Assignment =>
Output the full listing word for word.
══ Data to process ══
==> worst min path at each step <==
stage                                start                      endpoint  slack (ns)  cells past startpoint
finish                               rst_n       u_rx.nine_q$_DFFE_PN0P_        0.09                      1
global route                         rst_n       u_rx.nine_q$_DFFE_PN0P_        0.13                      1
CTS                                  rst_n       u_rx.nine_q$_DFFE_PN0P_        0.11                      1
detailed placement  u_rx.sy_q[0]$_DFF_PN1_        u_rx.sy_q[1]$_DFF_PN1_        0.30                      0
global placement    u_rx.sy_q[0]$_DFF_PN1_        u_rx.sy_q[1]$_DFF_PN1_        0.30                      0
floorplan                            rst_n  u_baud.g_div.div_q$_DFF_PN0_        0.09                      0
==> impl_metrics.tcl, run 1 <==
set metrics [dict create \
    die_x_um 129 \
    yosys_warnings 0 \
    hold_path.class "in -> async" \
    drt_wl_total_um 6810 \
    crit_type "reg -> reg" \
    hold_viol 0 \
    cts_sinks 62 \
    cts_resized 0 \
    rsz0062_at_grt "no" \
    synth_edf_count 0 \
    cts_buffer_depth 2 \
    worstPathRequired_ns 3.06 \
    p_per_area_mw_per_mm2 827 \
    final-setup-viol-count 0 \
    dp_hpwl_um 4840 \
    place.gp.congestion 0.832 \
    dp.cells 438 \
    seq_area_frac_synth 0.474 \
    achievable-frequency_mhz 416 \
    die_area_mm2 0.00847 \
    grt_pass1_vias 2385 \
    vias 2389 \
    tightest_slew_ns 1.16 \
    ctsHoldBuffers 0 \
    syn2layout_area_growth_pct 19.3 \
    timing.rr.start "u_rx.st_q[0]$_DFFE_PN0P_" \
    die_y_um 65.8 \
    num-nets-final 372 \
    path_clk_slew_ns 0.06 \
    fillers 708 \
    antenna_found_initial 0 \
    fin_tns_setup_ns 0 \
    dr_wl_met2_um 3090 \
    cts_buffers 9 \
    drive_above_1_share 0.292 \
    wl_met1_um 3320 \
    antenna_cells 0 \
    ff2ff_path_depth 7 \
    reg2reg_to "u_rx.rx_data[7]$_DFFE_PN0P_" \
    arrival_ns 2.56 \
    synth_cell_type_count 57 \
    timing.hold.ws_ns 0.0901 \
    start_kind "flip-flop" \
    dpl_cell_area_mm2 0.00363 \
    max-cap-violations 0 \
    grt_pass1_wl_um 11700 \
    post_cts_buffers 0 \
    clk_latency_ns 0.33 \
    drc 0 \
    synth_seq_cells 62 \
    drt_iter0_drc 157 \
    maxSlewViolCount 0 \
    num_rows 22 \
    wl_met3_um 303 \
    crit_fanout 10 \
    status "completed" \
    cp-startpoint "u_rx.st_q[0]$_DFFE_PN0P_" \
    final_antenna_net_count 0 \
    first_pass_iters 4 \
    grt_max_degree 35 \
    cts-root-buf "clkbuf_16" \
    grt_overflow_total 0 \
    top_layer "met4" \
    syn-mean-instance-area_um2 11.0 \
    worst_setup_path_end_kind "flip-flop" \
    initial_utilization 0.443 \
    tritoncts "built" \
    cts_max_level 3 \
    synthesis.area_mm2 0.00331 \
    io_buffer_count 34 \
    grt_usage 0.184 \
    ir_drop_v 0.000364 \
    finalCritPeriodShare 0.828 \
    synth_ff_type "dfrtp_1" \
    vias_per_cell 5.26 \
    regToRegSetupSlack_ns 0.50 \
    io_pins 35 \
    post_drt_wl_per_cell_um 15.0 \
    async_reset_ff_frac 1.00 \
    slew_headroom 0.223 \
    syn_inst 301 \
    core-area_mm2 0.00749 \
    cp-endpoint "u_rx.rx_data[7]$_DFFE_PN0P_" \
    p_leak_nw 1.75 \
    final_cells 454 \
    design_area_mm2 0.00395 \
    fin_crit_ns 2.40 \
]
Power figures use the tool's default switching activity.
═══
Your response =>
==> worst min path at each step <==
stage                                start                      endpoint  slack (ns)  cells past startpoint
finish                               rst_n       u_rx.nine_q$_DFFE_PN0P_        0.09                      1
global route                         rst_n       u_rx.nine_q$_DFFE_PN0P_        0.13                      1
CTS                                  rst_n       u_rx.nine_q$_DFFE_PN0P_        0.11                      1
detailed placement  u_rx.sy_q[0]$_DFF_PN1_        u_rx.sy_q[1]$_DFF_PN1_        0.30                      0
global placement    u_rx.sy_q[0]$_DFF_PN1_        u_rx.sy_q[1]$_DFF_PN1_        0.30                      0
floorplan                            rst_n  u_baud.g_div.div_q$_DFF_PN0_        0.09                      0
==> impl_metrics.tcl, run 1 <==
set metrics [dict create \
    die_x_um 129 \
    yosys_warnings 0 \
    hold_path.class "in -> async" \
    drt_wl_total_um 6810 \
    crit_type "reg -> reg" \
    hold_viol 0 \
    cts_sinks 62 \
    cts_resized 0 \
    rsz0062_at_grt "no" \
    synth_edf_count 0 \
    cts_buffer_depth 2 \
    worstPathRequired_ns 3.06 \
    p_per_area_mw_per_mm2 827 \
    final-setup-viol-count 0 \
    dp_hpwl_um 4840 \
    place.gp.congestion 0.832 \
    dp.cells 438 \
    seq_area_frac_synth 0.474 \
    achievable-frequency_mhz 416 \
    die_area_mm2 0.00847 \
    grt_pass1_vias 2385 \
    vias 2389 \
    tightest_slew_ns 1.16 \
    ctsHoldBuffers 0 \
    syn2layout_area_growth_pct 19.3 \
    timing.rr.start "u_rx.st_q[0]$_DFFE_PN0P_" \
    die_y_um 65.8 \
    num-nets-final 372 \
    path_clk_slew_ns 0.06 \
    fillers 708 \
    antenna_found_initial 0 \
    fin_tns_setup_ns 0 \
    dr_wl_met2_um 3090 \
    cts_buffers 9 \
    drive_above_1_share 0.292 \
    wl_met1_um 3320 \
    antenna_cells 0 \
    ff2ff_path_depth 7 \
    reg2reg_to "u_rx.rx_data[7]$_DFFE_PN0P_" \
    arrival_ns 2.56 \
    synth_cell_type_count 57 \
    timing.hold.ws_ns 0.0901 \
    start_kind "flip-flop" \
    dpl_cell_area_mm2 0.00363 \
    max-cap-violations 0 \
    grt_pass1_wl_um 11700 \
    post_cts_buffers 0 \
    clk_latency_ns 0.33 \
    drc 0 \
    synth_seq_cells 62 \
    drt_iter0_drc 157 \
    maxSlewViolCount 0 \
    num_rows 22 \
    wl_met3_um 303 \
    crit_fanout 10 \
    status "completed" \
    cp-startpoint "u_rx.st_q[0]$_DFFE_PN0P_" \
    final_antenna_net_count 0 \
    first_pass_iters 4 \
    grt_max_degree 35 \
    cts-root-buf "clkbuf_16" \
    grt_overflow_total 0 \
    top_layer "met4" \
    syn-mean-instance-area_um2 11.0 \
    worst_setup_path_end_kind "flip-flop" \
    initial_utilization 0.443 \
    tritoncts "built" \
    cts_max_level 3 \
    synthesis.area_mm2 0.00331 \
    io_buffer_count 34 \
    grt_usage 0.184 \
    ir_drop_v 0.000364 \
    finalCritPeriodShare 0.828 \
    synth_ff_type "dfrtp_1" \
    vias_per_cell 5.26 \
    regToRegSetupSlack_ns 0.50 \
    io_pins 35 \
    post_drt_wl_per_cell_um 15.0 \
    async_reset_ff_frac 1.00 \
    slew_headroom 0.223 \
    syn_inst 301 \
    core-area_mm2 0.00749 \
    cp-endpoint "u_rx.rx_data[7]$_DFFE_PN0P_" \
    p_leak_nw 1.75 \
    final_cells 454 \
    design_area_mm2 0.00395 \
    fin_crit_ns 2.40 \
]
Power figures use the tool's default switching activity.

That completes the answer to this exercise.